Ganz plötzlich löst sich Aragorn von mir. Damit endet auch der Gedankenzug in meinem Kopf. Atemlos schlage ich die Augen auf. Ich kann mich gar nicht daran erinnern, sie geschlossen zu haben.

» Es...es tut mir leid «, flüstert er,

» Verzeih mir «. Mein Herz setzt einen Schlag aus. Langsam habe ich meinen Körper wieder unter Kontrolle und mein Verstand meldet sich zurück. Instinktiv richte ich mich etwas auf und lehne michetwas nach hinten, entferne mich von ihm. Seine Hand, die noch immer an meiner Wange ruhte, verharrt noch einen Moment in der Luft und zieht sich dann zurück. Eine Weile bewegt sich keiner von der Stelle, wir sehen uns nur unablässig an. Meine Gedanken überschlagen sich, mein Herz steht auf Kriegsfuß mit meinem Verstand. Dieser rät mir, so viel Abstand von meinem Gegenüber zu nehmen wie möglich. Seine Worte zeigen doch deutlich, dass ihm dieser Kuss nichts bedeutet. Mein Herz hält dagegen. Es sagt, dass seine Gesten gegen seine Worte sprechen. Vielleicht ist es nur eine stille Hoffnung, doch trotzdem entscheide ich mich für eine Seite.
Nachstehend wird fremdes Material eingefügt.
[config.mk]
export PLATFORM = sky130hd
export DESIGN_NAME = eif_ext_irq
export DESIGN_NICKNAME = d
export VERILOG_FILES = /design/src/hdl/eif_pkg.sv /design/src/hdl/eif_ext_irq.sv
export VERILOG_INCLUDE_DIRS = /design/src /design/src/hdl
export SDC_FILE = /design/constraint.sdc
export NUM_CORES = 1
export LEC_CHECK = 0
export ABC_AREA = 1
export BUFFER_PORTS_ARGS = -buffer_cell sky130_fd_sc_hd__buf_2
export CORE_MARGIN = 3
export CORE_UTILIZATION = 47
export CTS_CLUSTER_DIAMETER = 80
export CTS_CLUSTER_SIZE = 16
export DETAILED_ROUTE_END_ITERATION = 7
export GPL_TIMING_DRIVEN = 0
export HOLD_SLACK_MARGIN = 0.03
export PLACE_DENSITY = 0.76
export SYNTH_ARGS = -nofsm -noshare
export SYNTH_HDL_FRONTEND = slang
export SYNTH_SLANG_ARGS = --single-unit
[constraint.sdc]
create_clock -name clk_sys -period 2.85 [get_ports clk_sys]
set_clock_uncertainty 0.1 [all_clocks]
set_input_delay 0.4275 -clock clk_sys [delete_from_list [all_inputs] [get_ports clk_sys]]
set_output_delay 0.4275 -clock clk_sys [all_outputs]
set_load 0.005 [all_outputs]
[src/hdl/eif_defines.svh]
`ifndef EIF_DEFINES_SVH
`define EIF_DEFINES_SVH

// register byte offsets (0x37 is not a multiple of four: index times four)
`define EIF_IDX_CONTROL 8'h37
`define EIF_ADDR_CONTROL 12'h0DC
`define EIF_ADDR_STATUS 12'h100
`define EIF_ADDR_MASK 12'h104
`define EIF_ADDR_MODE 12'h108

// control register fields
`define EIF_BIT_IRQ1_EDGE 1
`define EIF_BIT_IRQ2_EDGE 2
`define EIF_BIT_IRQ4_EDGE 4
`define EIF_BIT_IRQ0_PIN_EN 6
`define EIF_BIT_IRQ1_NOISE 7
`define EIF_CONTROL_RESET 8'h00
`define EIF_CONTROL_WMASK 8'hD6

// mode register fields
`define EIF_BIT_SLOW 0
`define EIF_BIT_STOP_HIZ 1

// filter times in cycles of fc
`define EIF_IRQ1_SHORT_FC 15
`define EIF_IRQ1_LONG_FC 63
`define EIF_IRQ24_FC 7

`endif

[src/hdl/eif_pkg.sv]
package eif_pkg;

  typedef struct packed {
    logic irq1_noise_time_sel;
    logic irq0_pin_enable;
    logic irq4_edge_sel;
    logic irq2_edge_sel;
    logic irq1_edge_sel;
  } eif_ctrl_t;

  typedef struct packed {
    logic slow;
    logic stop_hiz;
  } eif_mode_t;

  typedef enum logic [1:0] {
    EIF_AX_IDLE = 2'b00,
    EIF_AX_RESP = 2'b01
  } eif_wr_state_t;

endpackage

[src/hdl/eif_ext_irq.sv]
`timescale 1ns/1ps
`include "eif_defines.svh"

module eif_ext_irq
  import eif_pkg::*;
#(
  parameter int FILT_W = 6
)
(
  input wire logic clk_sys,
  input wire logic rst,
  input wire logic [5:0] ext_irq_pins,
  input wire logic [5:0] irq_accept,
  input wire logic [11:0] s_axi_awaddr,
  input wire logic s_axi_awvalid,
  output logic s_axi_awready,
  input wire logic [31:0] s_axi_wdata,
  input wire logic [3:0] s_axi_wstrb,
  input wire logic s_axi_wvalid,
  output logic s_axi_wready,
  output logic [1:0] s_axi_bresp,
  output logic s_axi_bvalid,
  input wire logic s_axi_bready,
  input wire logic [11:0] s_axi_araddr,
  input wire logic s_axi_arvalid,
  output logic s_axi_arready,
  output logic [31:0] s_axi_rdata,
  output logic [1:0] s_axi_rresp,
  output logic s_axi_rvalid,
  input wire logic s_axi_rready,
  output logic [5:0] irq_latch,
  output logic port1_bit0_in,
  output logic timer_one_input,
  output logic irq
);

  eif_ctrl_t ctrl_q;
  eif_mode_t mode_q;
  logic [5:0] mask_q;
  logic [5:0] irq_latch_q;
  logic [5:0] sync1_q;
  logic [5:0] sync2_q;
  logic [5:0] filt_q;
  logic [5:0] filt_prev_q;
  logic [FILT_W-1:0] cnt_q [5:0];
  logic [2:0] esel_prev_q;
  logic [5:0] pin_in;
  logic [5:0] event_set;
  logic [5:0] edge_pol;
  logic esel_changed;

  logic aw_hold_q;
  logic w_hold_q;
  logic [11:0] awaddr_q;
  logic [31:0] wdata_q;
  logic [3:0] wstrb_q;
  eif_wr_state_t wr_st_q;
  logic wr_fire;
  logic [5:0] w1c;

  function automatic logic [FILT_W-1:0] filt_limit(input int idx,
                                                   input eif_ctrl_t c);
    if (idx == 1)
      filt_limit = c.irq1_noise_time_sel ?
        FILT_W'(`EIF_IRQ1_SHORT_FC) : FILT_W'(`EIF_IRQ1_LONG_FC);
    else
      filt_limit = FILT_W'(`EIF_IRQ24_FC);
  endfunction

  // stop high impedance forces all inputs but input five low
  always_comb
  begin
    pin_in = ext_irq_pins;
    if (mode_q.stop_hiz)
      pin_in[4:0] = 5'h00;
  end

  always_ff @(posedge clk_sys or posedge rst)
  begin
    if (rst)
    begin
      sync1_q <= 6'h3F;
      sync2_q <= 6'h3F;
    end
    else
    begin
      sync1_q <= pin_in;
      sync2_q <= sync1_q;
    end
  end

  // filter on inputs one, two and four outside slow mode: output follows the input only after it stayed stable past limit
  always_ff @(posedge clk_sys or posedge rst)
  begin
    if (rst)
    begin
      filt_q <= 6'h3F;
      for (int i = 0; i < 6; i++)
        cnt_q[i] <= '0;
    end
    else
    begin
      for (int i = 0; i < 6; i++)
      begin
        if (i == 1 || i == 2 || i == 4)
        begin
          if (sync2_q[i] == filt_q[i] || mode_q.slow)
          begin
            cnt_q[i] <= '0;
            filt_q[i] <= sync2_q[i];
          end
          else if (cnt_q[i] >= filt_limit(i, ctrl_q))
          begin
            cnt_q[i] <= '0;
            filt_q[i] <= sync2_q[i];
          end
          else
            cnt_q[i] <= cnt_q[i] + FILT_W'(1);
        end
        else
        begin
          cnt_q[i] <= '0;
          filt_q[i] <= sync2_q[i];
        end
      end
    end
  end

  always_ff @(posedge clk_sys or posedge rst)
  begin
    if (rst)
    begin
      filt_prev_q <= 6'h3F;
      esel_prev_q <= 3'h0;
    end
    else
    begin
      filt_prev_q <= filt_q;
      esel_prev_q <= {ctrl_q.irq4_edge_sel, ctrl_q.irq2_edge_sel,
                      ctrl_q.irq1_edge_sel};
    end
  end

  assign esel_changed = esel_prev_q != {ctrl_q.irq4_edge_sel,
                        ctrl_q.irq2_edge_sel, ctrl_q.irq1_edge_sel};

  // edge select 1 means rising; zero, three and five fixed falling
  always_comb
  begin
    edge_pol = 6'h00;
    edge_pol[1] = ctrl_q.irq1_edge_sel;
    edge_pol[2] = ctrl_q.irq2_edge_sel;
    edge_pol[4] = ctrl_q.irq4_edge_sel;
    for (int i = 0; i < 6; i++)
      event_set[i] = edge_pol[i] ? (filt_q[i] & ~filt_prev_q[i])
                                 : (~filt_q[i] & filt_prev_q[i]);
    event_set[0] = event_set[0] & ctrl_q.irq0_pin_enable;
    if (esel_changed)
      event_set[4:1] = 4'h0;
  end

  assign timer_one_input = filt_q[2];
  assign port1_bit0_in = sync2_q[0];

  // axi write path: address and data taken in either order
  assign s_axi_awready = !aw_hold_q && wr_st_q == EIF_AX_IDLE;
  assign s_axi_wready = !w_hold_q && wr_st_q == EIF_AX_IDLE;
  assign wr_fire = wr_st_q == EIF_AX_IDLE &&
    (aw_hold_q || s_axi_awvalid) && (w_hold_q || s_axi_wvalid);

  always_ff @(posedge clk_sys or posedge rst)
  begin
    if (rst)
    begin
      aw_hold_q <= 1'b0;
      w_hold_q <= 1'b0;
      awaddr_q <= 12'h000;
      wdata_q <= 32'h0000_0000;
      wstrb_q <= 4'h0;
      wr_st_q <= EIF_AX_IDLE;
      s_axi_bvalid <= 1'b0;
    end
    else
    begin
      if (s_axi_awvalid && s_axi_awready)
      begin
        aw_hold_q <= 1'b1;
        awaddr_q <= s_axi_awaddr;
      end
      if (s_axi_wvalid && s_axi_wready)
      begin
        w_hold_q <= 1'b1;
        wdata_q <= s_axi_wdata;
        wstrb_q <= s_axi_wstrb;
      end
      unique case (wr_st_q)
        EIF_AX_IDLE:
          if (wr_fire)
          begin
            aw_hold_q <= 1'b0;
            w_hold_q <= 1'b0;
            s_axi_bvalid <= 1'b1;
            wr_st_q <= EIF_AX_RESP;
          end
        EIF_AX_RESP:
          if (s_axi_bready)
          begin
            s_axi_bvalid <= 1'b0;
            wr_st_q <= EIF_AX_IDLE;
          end
        default:
          wr_st_q <= EIF_AX_IDLE;
      endcase
    end
  end

  assign s_axi_bresp = 2'b00;

  // current write payload, whether held or live
  logic [11:0] wa;
  logic [31:0] wd;
  logic wb0;
  assign wa = aw_hold_q ? awaddr_q : s_axi_awaddr;
  assign wd = w_hold_q ? wdata_q : s_axi_wdata;
  assign wb0 = w_hold_q ? wstrb_q[0] : s_axi_wstrb[0];
  assign w1c = (wr_fire && wb0 && {wa[11:2], 2'b00} == `EIF_ADDR_STATUS) ?
               wd[5:0] : 6'h00;

  always_ff @(posedge clk_sys or posedge rst)
  begin
    if (rst)
    begin
      ctrl_q <= eif_ctrl_t'(5'h00);
      mode_q <= eif_mode_t'(2'h0);
      mask_q <= 6'h00;
    end
    else if (wr_fire && wb0)
    begin
      unique case ({wa[11:2], 2'b00})
        `EIF_ADDR_CONTROL:
          ctrl_q <= '{irq1_noise_time_sel: wd[`EIF_BIT_IRQ1_NOISE],
                      irq0_pin_enable: wd[`EIF_BIT_IRQ0_PIN_EN],
                      irq4_edge_sel: wd[`EIF_BIT_IRQ4_EDGE],
                      irq2_edge_sel: wd[`EIF_BIT_IRQ2_EDGE],
                      irq1_edge_sel: wd[`EIF_BIT_IRQ1_EDGE]};
        `EIF_ADDR_MASK:
          mask_q <= wd[5:0];
        `EIF_ADDR_MODE:
          mode_q <= '{slow: wd[`EIF_BIT_SLOW],
                      stop_hiz: wd[`EIF_BIT_STOP_HIZ]};
        default:
          ;
      endcase
    end
  end

  // set beats clear so no edge is lost
  always_ff @(posedge clk_sys or posedge rst)
  begin
    if (rst)
      irq_latch_q <= 6'h00;
    else
      irq_latch_q <= event_set
                     | (irq_latch_q & ~w1c & ~irq_accept);
  end

  assign irq_latch = irq_latch_q;
  assign irq = |(irq_latch_q & mask_q);

  // read path, one cycle after address taken
  logic [7:0] ctrl_byte;
  assign ctrl_byte = {ctrl_q.irq1_noise_time_sel, ctrl_q.irq0_pin_enable,
                      1'b0, ctrl_q.irq4_edge_sel, 1'b0,
                      ctrl_q.irq2_edge_sel, ctrl_q.irq1_edge_sel, 1'b0};
  assign s_axi_arready = !s_axi_rvalid;
  assign s_axi_rresp = 2'b00;

  always_ff @(posedge clk_sys or posedge rst)
  begin
    if (rst)
    begin
      s_axi_rvalid <= 1'b0;
      s_axi_rdata <= 32'h0000_0000;
    end
    else if (s_axi_arvalid && s_axi_arready)
    begin
      s_axi_rvalid <= 1'b1;
      unique case ({s_axi_araddr[11:2], 2'b00})
        `EIF_ADDR_CONTROL: s_axi_rdata <= {24'h000000, ctrl_byte};
        `EIF_ADDR_STATUS: s_axi_rdata <= {26'h0, irq_latch_q};
        `EIF_ADDR_MASK: s_axi_rdata <= {26'h0, mask_q};
        // read back in the same bit order as the write
        `EIF_ADDR_MODE:
          s_axi_rdata <= {30'h0, mode_q.stop_hiz, mode_q.slow};
        default: s_axi_rdata <= 32'h0000_0000;
      endcase
    end
    else if (s_axi_rready)
      s_axi_rvalid <= 1'b0;
  end

endmodule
» Es gibt nichts zu verzeihen, Aragorn «, hauche ich. Er sieht mich liebevoll an und lächelt ganz leicht. Seine Finger greifen nach den meinen und verschränken sich ineinander, als wolle er mich beschwichtigen. Sein Daumen streicht über meinen Handrücken. Ich starre unsere Hände einen Moment lang an, atme tief durch und stehe auf. Dabei ziehe ich meine Hand zurück.

» Ich...ich...du... «, stottere ich, ohne wirklich zu wissen, was ich sagen möchte.

» Ich sollte gehen «, bringe ich schließlich heraus und ignoriere mein protestierendes Herz. Aragorn steht so schnell vor mir, dass ich noch keinen Schritt getan habe.

» Warte... «, sagt er sanft und bricht ab, als suche er nach den richtigen Worten. Unschlüssig stehe ich da und versuche, meine zwiegespaltenen Gefühle zu sortieren. Das Kribbeln überall an meinem Körper, das angenehme Gefühl, wenn er in meiner Nähe ist, dieser intensive Kuss...all das macht mir langsam klar, dass ich für meinen Kindheitsfreund mehr empfinde als das. Viel mehr. Was einst Freundschaft und in gewisser Weise Verbundenheit war, ist jetzt zu etwas anderem geworden. Gerade setzt Aragorn an, weiterzusprechen, da bemerke ich etwas Glimmendes aus dem Augenwinkel. Auch er scheint es entdeckt zu haben, denn er dreht sich danach um. Dort an den Bergspitzen flammt ein Feuer auf. Es lodert hoch hinauf, damit es auch jeder sehen kann.

» Die Leuchtfeuer «, flüstert Aragorn, dann noch einmal etwas lauter,

» Die Leuchtfeuer Gondors brennen! «. Er wirbelt herum und rennt los, in Richtung des Thronsaals. Nun stehe ich da, mit hunderten Fragen, auf die ich selbst keine Antwort weiß.